FICO feeds its neural network every scrap of data it can in order to find credit transactions that look fishy. But when it comes to coming up with credit scores, it purposefully excludes information that at least seems like it might be highly relevant. It’s right to do so. Sometimes the best knowledge is not the full knowledge.

Software-based neural networks are awesome at coming up with conclusions based on massive amounts of data representing many, many variables in situations where generalizations are too general. To make up an example out of whole cloth, and that is far too simple, a neural network might discover that it’s not suspicious when, say, a Ugandan credit card is used in France for a small purchase in a patisserie on a Sunday when the sun is out and if it’s been used to buy sneakers many times in Uganda, but a U.S. card used in the same way is highly suspicious if charges on that card have gone to online stores more than 11 percent of the time. Why might this make sense? Who knows!

Really complicated

Well, the neural network knows. It comes to this sort of decision by creating a complex network of nodes that trigger other nodes based on the weight accorded that data. And then it gets really complicated, because deep learning systems layer neural networks, feeding the outputs from one into another.

The result can be quite precise fraud notifications or the ability of a photo site to tell that a particular snap not only shows a child riding a dragon in a theme park, but that the child is not too happy about it.

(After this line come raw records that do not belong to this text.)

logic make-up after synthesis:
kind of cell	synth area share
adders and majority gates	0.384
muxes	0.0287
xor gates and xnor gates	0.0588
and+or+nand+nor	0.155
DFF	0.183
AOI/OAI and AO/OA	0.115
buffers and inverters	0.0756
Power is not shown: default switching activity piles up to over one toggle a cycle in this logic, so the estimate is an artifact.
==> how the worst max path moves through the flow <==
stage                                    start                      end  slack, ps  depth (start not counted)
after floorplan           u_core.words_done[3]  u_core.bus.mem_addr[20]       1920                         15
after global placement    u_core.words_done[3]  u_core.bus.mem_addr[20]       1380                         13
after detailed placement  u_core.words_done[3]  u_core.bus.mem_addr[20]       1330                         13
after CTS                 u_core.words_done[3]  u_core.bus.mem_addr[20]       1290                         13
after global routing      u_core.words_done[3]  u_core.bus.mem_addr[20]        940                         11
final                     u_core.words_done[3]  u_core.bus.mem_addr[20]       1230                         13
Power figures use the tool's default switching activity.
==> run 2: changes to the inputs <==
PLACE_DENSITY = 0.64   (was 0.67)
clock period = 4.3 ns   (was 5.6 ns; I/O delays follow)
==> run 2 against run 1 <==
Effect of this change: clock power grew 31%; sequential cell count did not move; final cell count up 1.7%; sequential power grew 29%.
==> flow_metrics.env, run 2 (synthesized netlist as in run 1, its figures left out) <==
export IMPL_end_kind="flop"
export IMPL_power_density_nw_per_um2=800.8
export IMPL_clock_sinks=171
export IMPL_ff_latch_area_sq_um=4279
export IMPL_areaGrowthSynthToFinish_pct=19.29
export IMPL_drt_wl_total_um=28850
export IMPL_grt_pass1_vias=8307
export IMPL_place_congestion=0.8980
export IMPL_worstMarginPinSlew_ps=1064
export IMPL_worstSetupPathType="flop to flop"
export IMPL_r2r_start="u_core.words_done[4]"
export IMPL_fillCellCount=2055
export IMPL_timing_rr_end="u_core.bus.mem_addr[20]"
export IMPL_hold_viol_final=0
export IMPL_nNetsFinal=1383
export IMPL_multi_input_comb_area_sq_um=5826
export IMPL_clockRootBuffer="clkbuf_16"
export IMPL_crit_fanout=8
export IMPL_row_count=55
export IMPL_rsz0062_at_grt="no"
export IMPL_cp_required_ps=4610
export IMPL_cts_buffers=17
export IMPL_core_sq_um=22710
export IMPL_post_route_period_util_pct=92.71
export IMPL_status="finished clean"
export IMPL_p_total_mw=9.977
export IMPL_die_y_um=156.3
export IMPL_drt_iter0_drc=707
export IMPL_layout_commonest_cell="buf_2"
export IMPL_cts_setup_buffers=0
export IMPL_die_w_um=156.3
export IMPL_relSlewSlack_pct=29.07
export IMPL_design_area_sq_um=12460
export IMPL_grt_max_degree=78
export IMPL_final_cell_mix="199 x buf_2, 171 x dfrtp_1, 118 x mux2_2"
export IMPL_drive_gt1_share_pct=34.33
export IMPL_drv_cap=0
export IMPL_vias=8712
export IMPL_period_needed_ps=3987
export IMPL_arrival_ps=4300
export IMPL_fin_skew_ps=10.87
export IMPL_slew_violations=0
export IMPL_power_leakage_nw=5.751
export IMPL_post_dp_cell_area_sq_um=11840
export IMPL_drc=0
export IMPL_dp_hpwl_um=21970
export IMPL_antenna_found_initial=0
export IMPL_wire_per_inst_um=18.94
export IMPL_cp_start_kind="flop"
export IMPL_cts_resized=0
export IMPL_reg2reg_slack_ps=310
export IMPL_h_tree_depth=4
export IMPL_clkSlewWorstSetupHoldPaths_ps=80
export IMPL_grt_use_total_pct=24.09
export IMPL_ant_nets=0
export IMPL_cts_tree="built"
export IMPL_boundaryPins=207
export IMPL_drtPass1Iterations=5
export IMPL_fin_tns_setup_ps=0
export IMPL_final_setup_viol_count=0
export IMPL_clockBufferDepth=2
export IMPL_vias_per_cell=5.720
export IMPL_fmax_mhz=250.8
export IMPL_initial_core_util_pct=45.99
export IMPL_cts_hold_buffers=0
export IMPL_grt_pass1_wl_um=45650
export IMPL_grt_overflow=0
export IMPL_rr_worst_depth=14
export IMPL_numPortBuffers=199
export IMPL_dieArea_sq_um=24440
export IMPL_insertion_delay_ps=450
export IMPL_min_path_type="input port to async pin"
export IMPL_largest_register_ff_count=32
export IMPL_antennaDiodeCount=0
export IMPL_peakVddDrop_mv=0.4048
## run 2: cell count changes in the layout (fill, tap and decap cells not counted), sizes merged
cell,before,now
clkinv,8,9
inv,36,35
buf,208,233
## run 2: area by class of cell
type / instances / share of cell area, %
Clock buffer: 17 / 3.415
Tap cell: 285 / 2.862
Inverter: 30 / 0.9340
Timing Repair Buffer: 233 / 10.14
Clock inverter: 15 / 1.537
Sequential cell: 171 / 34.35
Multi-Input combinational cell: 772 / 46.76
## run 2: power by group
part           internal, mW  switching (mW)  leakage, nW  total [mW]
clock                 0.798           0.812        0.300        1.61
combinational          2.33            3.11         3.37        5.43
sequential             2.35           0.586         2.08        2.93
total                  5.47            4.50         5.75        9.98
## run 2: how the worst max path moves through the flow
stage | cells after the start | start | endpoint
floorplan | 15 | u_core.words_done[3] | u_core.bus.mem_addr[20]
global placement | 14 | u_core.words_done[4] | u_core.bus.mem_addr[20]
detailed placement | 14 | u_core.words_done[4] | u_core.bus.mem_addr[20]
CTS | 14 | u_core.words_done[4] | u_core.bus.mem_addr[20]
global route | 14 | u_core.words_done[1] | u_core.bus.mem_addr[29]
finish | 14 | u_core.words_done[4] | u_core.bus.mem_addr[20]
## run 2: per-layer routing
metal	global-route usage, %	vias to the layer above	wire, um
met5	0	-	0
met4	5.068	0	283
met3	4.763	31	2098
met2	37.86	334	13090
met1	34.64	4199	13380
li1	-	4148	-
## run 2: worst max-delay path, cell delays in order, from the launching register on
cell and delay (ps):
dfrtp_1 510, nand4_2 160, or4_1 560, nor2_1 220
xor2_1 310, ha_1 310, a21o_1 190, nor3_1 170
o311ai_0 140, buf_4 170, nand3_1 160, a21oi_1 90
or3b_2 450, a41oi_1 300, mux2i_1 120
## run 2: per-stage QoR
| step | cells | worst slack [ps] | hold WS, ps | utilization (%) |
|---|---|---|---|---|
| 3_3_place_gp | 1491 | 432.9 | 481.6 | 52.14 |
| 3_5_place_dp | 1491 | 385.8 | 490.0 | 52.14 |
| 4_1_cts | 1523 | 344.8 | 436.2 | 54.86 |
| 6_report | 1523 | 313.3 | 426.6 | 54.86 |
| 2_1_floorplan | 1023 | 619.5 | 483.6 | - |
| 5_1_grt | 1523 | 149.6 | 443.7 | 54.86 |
### config.mk
export PLATFORM = sky130hd
export DESIGN_NAME = scan_sram_ctrl
export DESIGN_NICKNAME = d
export VERILOG_FILES = /design/src/rtl/scan_sram_pkg.sv /design/src/rtl/scan_shift_reg.sv /design/src/rtl/scan_sram_ctrl.sv
export SDC_FILE = /design/constraint.sdc
export NUM_CORES = 1
export LEC_CHECK = 0
export BUFFER_PORTS_ARGS = -buffer_cell sky130_fd_sc_hd__clkbuf_2
export CORE_UTILIZATION = 25
export DETAILED_ROUTE_END_ITERATION = 16
export PLACE_DENSITY = 0.57
export SLEW_MARGIN = 20
export SYNTH_ARGS = -nofsm -noshare
export SYNTH_HDL_FRONTEND = slang
export SYNTH_SLANG_ARGS = --single-unit
### constraint.sdc
create_clock -name clk -period 1.24 [get_ports clk]
set_input_delay 0.248 -clock clk [delete_from_list [all_inputs] [get_ports clk]]
set_output_delay 0.248 -clock clk [all_outputs]
set_load 0.1 [all_outputs]
### src/rtl/scan_sram_pkg.sv
// scan_sram_pkg: shared FSM encoding and packet field offsets for the scan SRAM controller
package scan_sram_pkg;
   typedef enum logic [1:0] {IDLE, ISSUE, WAIT, CAPTURE} state_t;
   localparam int CSB_BIT = 0;
   localparam int WEB_BIT = 1;
   localparam int WMASK_LSB = 2;
   function automatic int din_lsb(input int wmask_w);
      return WMASK_LSB + wmask_w;
   endfunction
   function automatic int addr_lsb(input int data_w, input int wmask_w);
      return din_lsb(wmask_w) + data_w;
   endfunction
   function automatic int id_lsb(input int addr_w, input int data_w, input int wmask_w);
      return addr_lsb(data_w, wmask_w) + addr_w;
   endfunction
endpackage

### src/rtl/scan_shift_reg.sv
// scan_shift_reg: serial packet register with MSB-first shift and parallel din-field load
module scan_shift_reg #(
   parameter int PKT_W = 58,
   parameter int DATA_W = 32,
   parameter int DIN_LSB = 6
) (
   input  logic             clk,
   input  logic             resetn,
   input  logic             shift,
   input  logic             scan_in,
   input  logic             load,
   input  logic [DATA_W-1:0] din,
   output logic [PKT_W-1:0] pkt
);
   localparam logic [PKT_W-1:0] RST_VAL = {{(PKT_W-2){1'b0}}, 2'b11};
   // reset to an idle no-op packet; capture beats shift; otherwise hold (frozen)
   always_ff @(posedge clk)
      if (!resetn) pkt <= RST_VAL;
      else if (load) pkt[DIN_LSB +: DATA_W] <= din;
      else if (shift) pkt <= {pkt[PKT_W-2:0], scan_in};
endmodule
--- config.mk ---
export PLATFORM = sky130hd
export DESIGN_NAME = alu_issue
export DESIGN_NICKNAME = d
export VERILOG_FILES = /design/src/rtl/alu_issue.sv
export SDC_FILE = /design/constraint.sdc
export NUM_CORES = 1
export LEC_CHECK = 0
export CAP_MARGIN = 15
export CORE_MARGIN = 3
export CORE_UTILIZATION = 40
export CTS_CLUSTER_DIAMETER = 40
export DETAILED_ROUTE_END_ITERATION = 8
export PLACE_DENSITY = 0.81
export SETUP_SLACK_MARGIN = 0.2
export SLEW_MARGIN = 25
export SYNTH_ARGS = -nofsm -noshare
export SYNTH_HDL_FRONTEND = slang
export SYNTH_SLANG_ARGS = --single-unit
--- constraint.sdc ---
create_clock -name clk -period 5.1 [get_ports clk]
set_clock_uncertainty 0.05 [all_clocks]
set_input_delay 1.02 -clock clk [delete_from_list [all_inputs] [get_ports clk]]
set_output_delay 1.02 -clock clk [all_outputs]
set_load 0.01 [all_outputs]
--- src/rtl/alu_issue.sv ---
// Issue/capture front end for the combinational ALU: one request in, fixed settle window, one response out.
// Define ALU_ISSUE_MULDIV_EN to make mul (2) and div (3) legal; otherwise they are rejected as illegal ops.
module alu_issue #(
    parameter int DATA_W      = 32,
    parameter int MULDIV_WAIT = 4
) (
    input  logic              clk,
    input  logic              rst_n,
    input  logic              req_valid,
    output logic              req_ready,
    input  logic [3:0]        req_op,
    input  logic [DATA_W-1:0] req_a,
    input  logic [DATA_W-1:0] req_b,
    input  logic [3:0]        req_tag,
    output logic [DATA_W-1:0] alu_inA,
    output logic [DATA_W-1:0] alu_inB,
    output logic [3:0]        alu_func,
    input  logic [DATA_W-1:0] alu_result,
    input  logic              alu_overflow,
    input  logic              alu_zero,
    output logic              rsp_valid,
    input  logic              rsp_ready,
    output logic [DATA_W-1:0] rsp_result,
    output logic              rsp_zero,
    output logic              rsp_overflow,
    output logic              rsp_err,
    output logic [3:0]        rsp_tag,
    input  logic              clear_sticky,
    output logic              status_ovf_sticky
);
    localparam int CW = (MULDIV_WAIT < 2) ? 1 : $clog2(MULDIV_WAIT + 1);

    typedef enum logic [1:0] {IDLE, EXEC, RESP} state_t;

    state_t              state_q;
    logic [CW-1:0]       cnt_q;
    logic [3:0]          op_q;
    logic [3:0]          tag_q;
    logic [DATA_W-1:0]   a_q;
    logic [DATA_W-1:0]   b_q;
    logic [DATA_W-1:0]   res_q;
    logic                zero_q;
    logic                ovf_q;
    logic                err_q;
    logic                ready_q;
    logic                valid_q;
    logic                sticky_q;

    logic                op_legal;
    logic                op_muldiv;
    logic                div_zero;
    logic                ovf_defined;

    always_comb begin
`ifdef ALU_ISSUE_MULDIV_EN
        op_legal  = (req_op <= 4'd5);
        op_muldiv = (req_op == 4'd2) || (req_op == 4'd3);
`else
        op_legal  = (req_op == 4'd0) || (req_op == 4'd1) || (req_op == 4'd4) || (req_op == 4'd5);
        op_muldiv = 1'b0;
`endif
        div_zero    = op_legal && (req_op == 4'd3) && (req_b == '0);
        // ALU overflow is meaningless for logic ops and mul, so it is masked for those.
        ovf_defined = (op_q == 4'd0) || (op_q == 4'd1) || (op_q == 4'd3);
    end

    always_ff @(posedge clk) begin
        if (!rst_n) begin
            state_q  <= IDLE;
            cnt_q    <= '0;
            op_q     <= '0;
            tag_q    <= '0;
            a_q      <= '0;
            b_q      <= '0;
            res_q    <= '0;
            zero_q   <= 1'b0;
            ovf_q    <= 1'b0;
            err_q    <= 1'b0;
            ready_q  <= 1'b0;
            valid_q  <= 1'b0;
            sticky_q <= 1'b0;
        end else begin
            if (clear_sticky) sticky_q <= 1'b0;
            unique case (state_q)
                IDLE: begin
                    ready_q <= 1'b1;
                    if (req_valid && ready_q) begin
                        tag_q   <= req_tag;
                        ready_q <= 1'b0;
                        // Rejected requests never reach the ALU, so its inputs keep the previous values.
                        if (!op_legal || div_zero) begin
                            res_q   <= '0;
                            zero_q  <= 1'b1;
                            ovf_q   <= div_zero;
                            err_q   <= 1'b1;
                            valid_q <= 1'b1;
                            state_q <= RESP;
                        end else begin
                            op_q    <= req_op;
                            a_q     <= req_a;
                            b_q     <= req_b;
                            cnt_q   <= op_muldiv ? CW'(MULDIV_WAIT) : CW'(1);
                            state_q <= EXEC;
                        end
                    end
                end
                EXEC: begin
                    cnt_q <= cnt_q - CW'(1);
                    if (cnt_q == CW'(1)) begin
                        res_q   <= alu_result;
                        zero_q  <= alu_zero;
                        ovf_q   <= ovf_defined & alu_overflow;
                        err_q   <= 1'b0;
                        valid_q <= 1'b1;
                        state_q <= RESP;
                    end
                end
                RESP: begin
                    if (rsp_ready) begin
                        valid_q <= 1'b0;
                        ready_q <= 1'b1;
                        state_q <= IDLE;
                        if (ovf_q) sticky_q <= 1'b1;
                    end
                end
                default: state_q <= IDLE;
            endcase
        end
    end

    assign req_ready         = ready_q;
    assign alu_inA           = a_q;
    assign alu_inB           = b_q;
    assign alu_func          = op_q;
    assign rsp_valid         = valid_q;
    assign rsp_result        = res_q;
    assign rsp_zero          = zero_q;
    assign rsp_overflow      = ovf_q;
    assign rsp_err           = err_q;
    assign rsp_tag           = tag_q;
    assign status_ovf_sticky = sticky_q;
endmodule

==> metrics.cfg <==
[critical_path]
critPathRequiredTime_ns = 5.46
r2r_start = state_q[0]
critPathLaunchType = primary input
criticalPathCategory = in -> reg
critPathTopFamily = buffers and inverters
path_buf_inv = 2
rrSetupSlack_ns = 2.61
r2r_end = alu_inA[15]
slowest_stage = clkdlybuf4s50_1
worstPathMaxFanout = 53
endpoint_kind = flip-flop
cpPeakStageDelay_ns = 0.58
crit_path_cell_trace = clkdlybuf4s50_1, nand3_4, nor3_4, buf_4, nand2_1, a21oi_1
arrival_ns = 3.16
worstRegToRegCells = 7

[cells_and_area]
seqCellArea_um2 = 2300
drive_gt1_share_pct = 5.83
design_area_um2 = 7080
multi_input_area_um2 = 1770
fillers = 865
diodes = 0
synthToLayoutAreaGrowth_pct = 65.0
finalNetCount = 843

[placed_design]
placed_area_um2 = 6500
gp_congestion = 0.772
io_buffers = 220
hpwl_um = 9190

[synth]
ys_types = 38
synth_largest_area_cell = dfxtp_1
synth_area_per_cell_um2 = 8.19
syn_nets = 640
synth_ff_type = dfxtp_1
synth_area_um2 = 4290
seq_area_frac_synth_pct = 53.7
synthMuxAreaShare_pct = 0
synth_most_common_cell = nand2_1
synth_common_cells = nand2_1 (178), dfxtp_1 (115), a21oi_1 (105), nand3_1 (34), clkbuf_1 (18)
synth_cells = 524
synth_top_family_by_area = simple AND/OR/NAND/NOR gates
synth_edf_count = 0
synth-warning-count = 0
synthTopCellsByArea = dfxtp_1 (54%), nand2_1 (16%), a21oi_1 (12%)
yosysTopAreaCellShare_pct = 53.7
synth_compound_area_share_pct = 16.1
synthSimpleGateAreaFrac_pct = 23.4
synthAdderAreaFrac_pct = 1.46
async_reset_ff_share_pct = 0
synth_xor_area_share_pct = 0
ys_ff_latch = 115

[detailed_routing]
vias = 4271
avgViaCountPerCell = 4.89
wirelength_um = 13000
route.detailed.drc = 0
drt_first_pass_iters = 7
routedWlPerCell_um = 14.9
postRouteAntennaNets = 0
drt_iter0_markers = 337

[sta]
tns_ns = 0
worst_slew_pin_slew_ns = 0.843
fin_hold_ws_ns = 0.400
fin_crit_sh_pct = 54.8
clock.fmax_mhz = 358
slew_headroom_pct = 43.8
rsz0062_at_grt = false
hold_viol_final = 0
slew_violations = 0
period_minus_slack_ns = 2.79
finalSetupViolations = 0

[global_routing]
grt_first_pass_wirelength_um = 20100
antenna_found_initial = 0
use_met2_pct = 36.9
gr-usage-met3_pct = 7.99
grt_overflow = 0
grt_max_degree = 84
grt_pass1_vias = 4174
met1_usage_pct = 24.0
busiest_layer = met2
grt_util_all_layers_pct = 21.3

[clock_network]
cts_tree = done
cts_resized = 0
postCtsSetupBuffers = 0
clk_pin_slew_ns = 0.05
cts_root_buf = clkbuf_8
clockBufferDepth = 2
numCtsBuffers = 17
insertion_delay_ns = 0.50
clkSinkCount = 115
cts_hold_buf = 0
ctsHtreeMaxLevel = 4

[power]
powerDensity_nw_per_um2 = 353
power.leakage_uw = 0.00242
p_total_uw = 2500
peakVddDrop_mv = 0.236

[floorplan]
start_util_pct = 41.4
die_w_um = 110
core-area_um2 = 10400
fp.dieArea_um2 = 12000
num_rows = 37
io_pins = 221
die_h_um = 110

[min_path]
hold_path_end = rsp_result[25]
hold_class = reg -> reg
min_delay_path_depth = 2
min_from = rsp_result[25]

[status]
status = finished clean

[flow_run]
maxCapViolations = 0

[power breakdown]
| part | internal (uW) | switching (uW) |
|---|---|---|
| clock network | 738 | 411 |
| logic | 193 | 196 |
| registers | 937 | 24.7 |
| total | 1870 | 632 |
[flip-flops by register name (all words and copies together), names as in the netlist]
name,flops
alu_inA,32
alu_inB,32
rsp_result,32
alu_func,4
rsp_tag,4
cnt_q,3
state_q,2
req_ready,1
rsp_err,1
rsp_overflow,1
rsp_valid,1
rsp_zero,1
status_ovf_sticky,1
[layer usage]
| metal | share of wire (%) | wire [um] |
|---|---|---|
| met1 | 39 | 5140 |
| met2 | 50 | 6490 |
| met3 | 9.1 | 1180 |
| met4 | 1.5 | 201 |
| met5 | 0 | 0 |
[worst max-delay path by stage]
stage / start / endpoint / slack [ns] / depth (start not counted)
global placement: req_valid / cnt_q[1] / 1.75 / 5
global route: req_valid / alu_inB[8] / 2.12 / 6
floorplan: req_valid / cnt_q[1] / 2.97 / 6
finish: req_valid / alu_inA[15] / 2.31 / 6
CTS: req_valid / alu_inB[15] / 2.35 / 6
detailed placement: req_valid / alu_inB[15] / 1.81 / 6
[tightest hold or removal path, delay by kind of cell (launching register included)]
kind / cells / cell delay [ns]
AOI/OAI and AO/OA: 1 / 0.05
and+or+nand+nor: 1 / 0.05
DFF: 1 / 0.30
[cells in the final DEF, fill, tap and decap left out, types with 3 or more instances in the layout]
cell type / n
ha_1: 5
nand3_1: 34
inv_1: 6
a21oi_1: 105
clkbuf_16: 16
clkdlybuf4s50_1: 220
nand2_1: 178
nor2_1: 8
buf_4: 4
clkinv_4: 3
clkinv_2: 4
dfxtp_1: 115
and3_1: 3
nand2b_1: 4
clkinvlp_4: 3
bufinv_16: 3
[cells by family after synthesis]
family / count (synthesis)
AND/OR/NAND/NOR: 236
adder cells (fa/ha/maj): 5
AO/OA/AOI/OAI: 121
buffers and inverters: 47
flip-flops: 115
[stage by stage]
stage / util, % / worst slack (ns) / instances
global placement: 62.6 / 1.75 / 844
CTS: 68.2 / 2.35 / 874
global route: 68.2 / 2.12 / 874
finish: 68.2 / 2.31 / 874
floorplan: - / 2.97 / 524
detailed placement: 62.7 / 1.81 / 844
[cell type report]
type,instances,share of cell area [%]
multi-input cells,362,25.0
inverters,7,0.389
clock buffers,17,5.85
flip-flops and latches,115,32.5
clock inverters,13,2.30
repair buffers,224,31.5
well taps,136,2.40
Note: power is estimated with default switching activity, not from simulation.
$ cat config.mk
export PLATFORM = sky130hd
export DESIGN_NAME = systolic_tile_sequencer
export DESIGN_NICKNAME = d
export VERILOG_FILES = /design/src/rtl/systolic_tile_sequencer.sv
export SDC_FILE = /design/constraint.sdc
export NUM_CORES = 1
export LEC_CHECK = 0
export ABC_AREA = 1
export BUFFER_PORTS_ARGS = -buffer_cell sky130_fd_sc_hd__buf_2
export CORE_ASPECT_RATIO = 1.75
export CORE_MARGIN = 2
export CORE_UTILIZATION = 60
export DETAILED_ROUTE_END_ITERATION = 16
export PLACE_DENSITY = 0.85
export REMOVE_ABC_BUFFERS = 1
export SYNTH_ARGS = -nofsm -noshare
export SYNTH_HDL_FRONTEND = slang
export SYNTH_SLANG_ARGS = --single-unit
$ cat constraint.sdc
create_clock -name clk -period 3.5 [get_ports clk]
set_input_delay 0.35 -clock clk [delete_from_list [all_inputs] [get_ports clk]]
set_output_delay 0.35 -clock clk [all_outputs]
set_load 0.03 [all_outputs]
`src/rtl/spi_pwm_multi.sv`:
```
// spi_pwm_multi: multi-channel edge/center PWM with double-buffered duties, configured over a mode-0 SPI slave
module spi_pwm_multi #(
    parameter int CHANNELS = 4,
    parameter int WIDTH    = 8
) (
    input  logic                clk,
    input  logic                reset,
    input  logic                sclk,
    input  logic                ss_n,
    input  logic                mosi,
    output logic                miso,
    output logic [CHANNELS-1:0] pwm_out,
    output logic                period_start
);
    logic [2:0]       sclk_sync, ss_sync;
    logic [1:0]       mosi_sync;
    logic             active, wr_pend, miso_q;
    logic [4:0]       bit_cnt;
    logic [23:0]      rx;
    logic [15:0]      tx, rd_data;
    logic [6:0]       rd_addr, wr_addr;
    logic             sclk_rise, sclk_fall, ss_fall, ss_high, shift_in, shift_out, commit, ctrl_wr;
    logic [1:0]       ctrl;
    logic [7:0]       prescale, pre_cnt;
    logic [WIDTH-1:0] period, period_s, cnt, cnt_n;
    logic [WIDTH-1:0] duty [CHANNELS];
    logic [WIDTH-1:0] duty_s [CHANNELS];
    logic [CHANNELS-1:0] pwm_cmp;
    logic             en, center, dir, dir_n, tick, wrap, at_top, at_zero;

    assign sclk_rise = sclk_sync[1] & ~sclk_sync[2];
    assign sclk_fall = ~sclk_sync[1] & sclk_sync[2];
    assign ss_fall   = ~ss_sync[1] & ss_sync[2];
    assign ss_high   = ss_sync[1];
    assign shift_in  = active & ~ss_high & sclk_rise & (bit_cnt < 5'd24);
    assign shift_out = active & ~ss_high & sclk_fall & (bit_cnt >= 5'd8) & (bit_cnt < 5'd24);
    assign rd_addr   = {rx[5:0], mosi_sync[1]};
    assign wr_addr   = rx[22:16];
    assign commit    = wr_pend & ~rx[23];
    assign ctrl_wr   = commit && wr_addr == 7'h00;
    assign miso      = miso_q & ~ss_n;
    assign en        = ctrl[0];
    assign center    = ctrl[1];
    assign tick      = en && pre_cnt >= prescale;
    assign at_top    = cnt >= period_s;
    assign at_zero   = cnt == '0;

    // Two-flop synchronisers plus one delay stage for edge detection; left unreset so a
    // reset with ss_n held low does not look like a fresh frame start.
    always_ff @(posedge clk) begin
        sclk_sync <= {sclk_sync[1:0], sclk};
        ss_sync   <= {ss_sync[1:0], ss_n};
        mosi_sync <= {mosi_sync[0], mosi};
    end

    // SPI framing: shift in on sclk rise, load readback after 8 bits, shift out on sclk fall
    always_ff @(posedge clk) begin
        if (reset) begin
            active  <= 1'b0;
            bit_cnt <= '0;
            wr_pend <= 1'b0;
            rx      <= '0;
            tx      <= '0;
            miso_q  <= 1'b0;
        end else begin
            wr_pend <= shift_in && bit_cnt == 5'd23;
            if (ss_fall) begin
                active  <= 1'b1;
                bit_cnt <= '0;
                tx      <= '0;
                miso_q  <= 1'b0;
            end else if (ss_high) begin
                active <= 1'b0;
            end else if (shift_in) begin
                rx      <= {rx[22:0], mosi_sync[1]};
                bit_cnt <= bit_cnt + 5'd1;
                if (bit_cnt == 5'd7)
                    tx <= rx[6] ? rd_data : '0;
            end else if (shift_out) begin
                miso_q <= tx[15];
                tx     <= {tx[14:0], 1'b0};
            end
        end
    end

    // Readback mux of the active registers, zero-extended to 16 bits
    always_comb begin
        rd_data = rd_addr == 7'h00 ? 16'(ctrl) :
                  rd_addr == 7'h01 ? 16'(prescale) :
                  rd_addr == 7'h02 ? 16'(period) : '0;
        for (int i = 0; i < CHANNELS; i++)
            if (rd_addr == 7'(16 + i))
                rd_data = 16'(duty[i]);
    end

    // Active register file, written one clk after the 24th bit of a write frame
    always_ff @(posedge clk) begin
        if (reset) begin
            ctrl     <= '0;
            prescale <= '0;
            period   <= '1;
            for (int i = 0; i < CHANNELS; i++)
                duty[i] <= '0;
        end else if (commit) begin
            if (wr_addr == 7'h00)
                ctrl <= rx[1:0];
            if (wr_addr == 7'h01)
                prescale <= rx[7:0];
            if (wr_addr == 7'h02)
                period <= rx[WIDTH-1:0];
            for (int i = 0; i < CHANNELS; i++)
                if (wr_addr == 7'(16 + i))
                    duty[i] <= rx[WIDTH-1:0];
        end
    end

    // Next counter state: edge mode wraps at TOP, center mode dwells one tick at TOP and at 0
    always_comb begin
        cnt_n = !center ? (at_top ? '0 : cnt + WIDTH'(1)) :
                !dir    ? (at_top ? cnt : cnt + WIDTH'(1)) :
                          (at_zero ? cnt : cnt - WIDTH'(1));
        dir_n = center && (dir ? !at_zero : at_top);
        wrap  = !center ? at_top : dir ? cnt == WIDTH'(1) : at_top && at_zero;
    end

    // Per-channel compare against the shadow duties
    always_comb begin
        pwm_cmp = '0;
        for (int i = 0; i < CHANNELS; i++)
            pwm_cmp[i] = cnt < duty_s[i];
    end

    // Prescaler, counter, shadow loading and registered outputs
    always_ff @(posedge clk) begin
        if (reset) begin
            pre_cnt      <= '0;
            cnt          <= '0;
            dir          <= 1'b0;
            pwm_out      <= '0;
            period_start <= 1'b0;
            period_s     <= '1;
            for (int i = 0; i < CHANNELS; i++)
                duty_s[i] <= '0;
        end else begin
            pre_cnt      <= (en && !tick) ? pre_cnt + 8'd1 : 8'd0;
            cnt          <= !en ? '0 : tick ? cnt_n : cnt;
            dir          <= (!en || ctrl_wr) ? 1'b0 : tick ? dir_n : dir;
            pwm_out      <= en ? pwm_cmp : '0;
            period_start <= tick && wrap;
            if (!en || (tick && wrap)) begin
                period_s <= period;
                duty_s   <= duty;
            end
        end
    end
endmodule

```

The drawback is that in many instances the human brain can’t understand how a deep learning system came up with its results. We simply cannot trace back all of the flipping of nodes based on data and weights from what may be thousands or millions of nodes.

And that’s a serious problem for credit scores, for laws and regulations say that the scoring agency has to let a potential lender explain why an applicant was turned down. In fact, the explanation has to make it clear how the applicant can boost her score. And the decision cannot be based on what the scoring agency knows about “protected classes,” that is, sets of people who by law are protected from being discriminated against simply because they are a member of that class.

Simply unfair

For example, here is an acceptable explanation of why your bank turned down your application for a home equity line of credit: “Your credit score was too low because you were significantly late on your last six car payments.” This is an explanation a human can understand, no stats or computer science required. It indicates how you can improve your score: Start making those payments on time! And it has nothing to do with you as a member of a protected class.

Here are some unacceptable explanations: “Don’t ask me! The computer figured it out and it’s too complex for human beings.” Or: “It’s because Hispanics are poor credit risks.” Even if that were true, it’s not something you could change in order to improve your score.

There is, of course, a more important reason why FICO and other credit scoring companies are not permitted to consider ethnicity when computing a score. Nor are they allowed to consider anything that could be a proxy for ethnicity, such as subscribing to Spanish-language newspapers. The reason is simple: It’s unfair. Imagine having to tell a bank loan officer, “It may be that loan defaults are higher for my protected class, but don’t you see where it says on my application that I earn a lot of money, I’ve saved a lot of money, and I’ve paid every bill on time?” Inversely, one can imagine a different disappointed loan seeker expostulating, “How dare you! Yes, I am personally a deadbeat, but can’t you see that I am a white man?!”

I recently asked Andrew Jennings, the senior VP of scores and analytics at FICO, about these strictures. Although FICO uses neural networks extensively in its fraud division, for credit scores, it carefully assembles models—mathematical formula that express relationships among factors—that would make sense to a human and that exclude proxies for protected classes.

But suppose these manually created models are less predictive of credit risk than a neural network would be? Jennings says that they recently derived some prototype FICO scores using machine learning techniques and found that the difference between those scores and the ones from their manual models was insignificant.

”Best” knowledge

But one can wonder. Assume that the inscrutable neural networking systems get better and better as the science improves and as more data pours into them. Assume that at some point they predict credit risk significantly better than the human-explicable way. Lenders would undoubtedly exert pressure to lower their risks by moving companies like FICO to start using neural networks to derive credit scores. The lenders would be able to say things like, “You could lower the percentage of bad loans my institution makes by 5 percent.” Or 10 percent. Or 20 percent.

It doesn’t matter. You don’t want to be denied a loan you are qualified for because of your race, ethnicity, gender, sexual “preference,” religion, age or anything other than your assets, revenue and record. We don’t always want the “best” knowledge that money and computers can buy.

It’s one of the reasons we need governments to govern, including regulating what knowledge we’re allowed to use.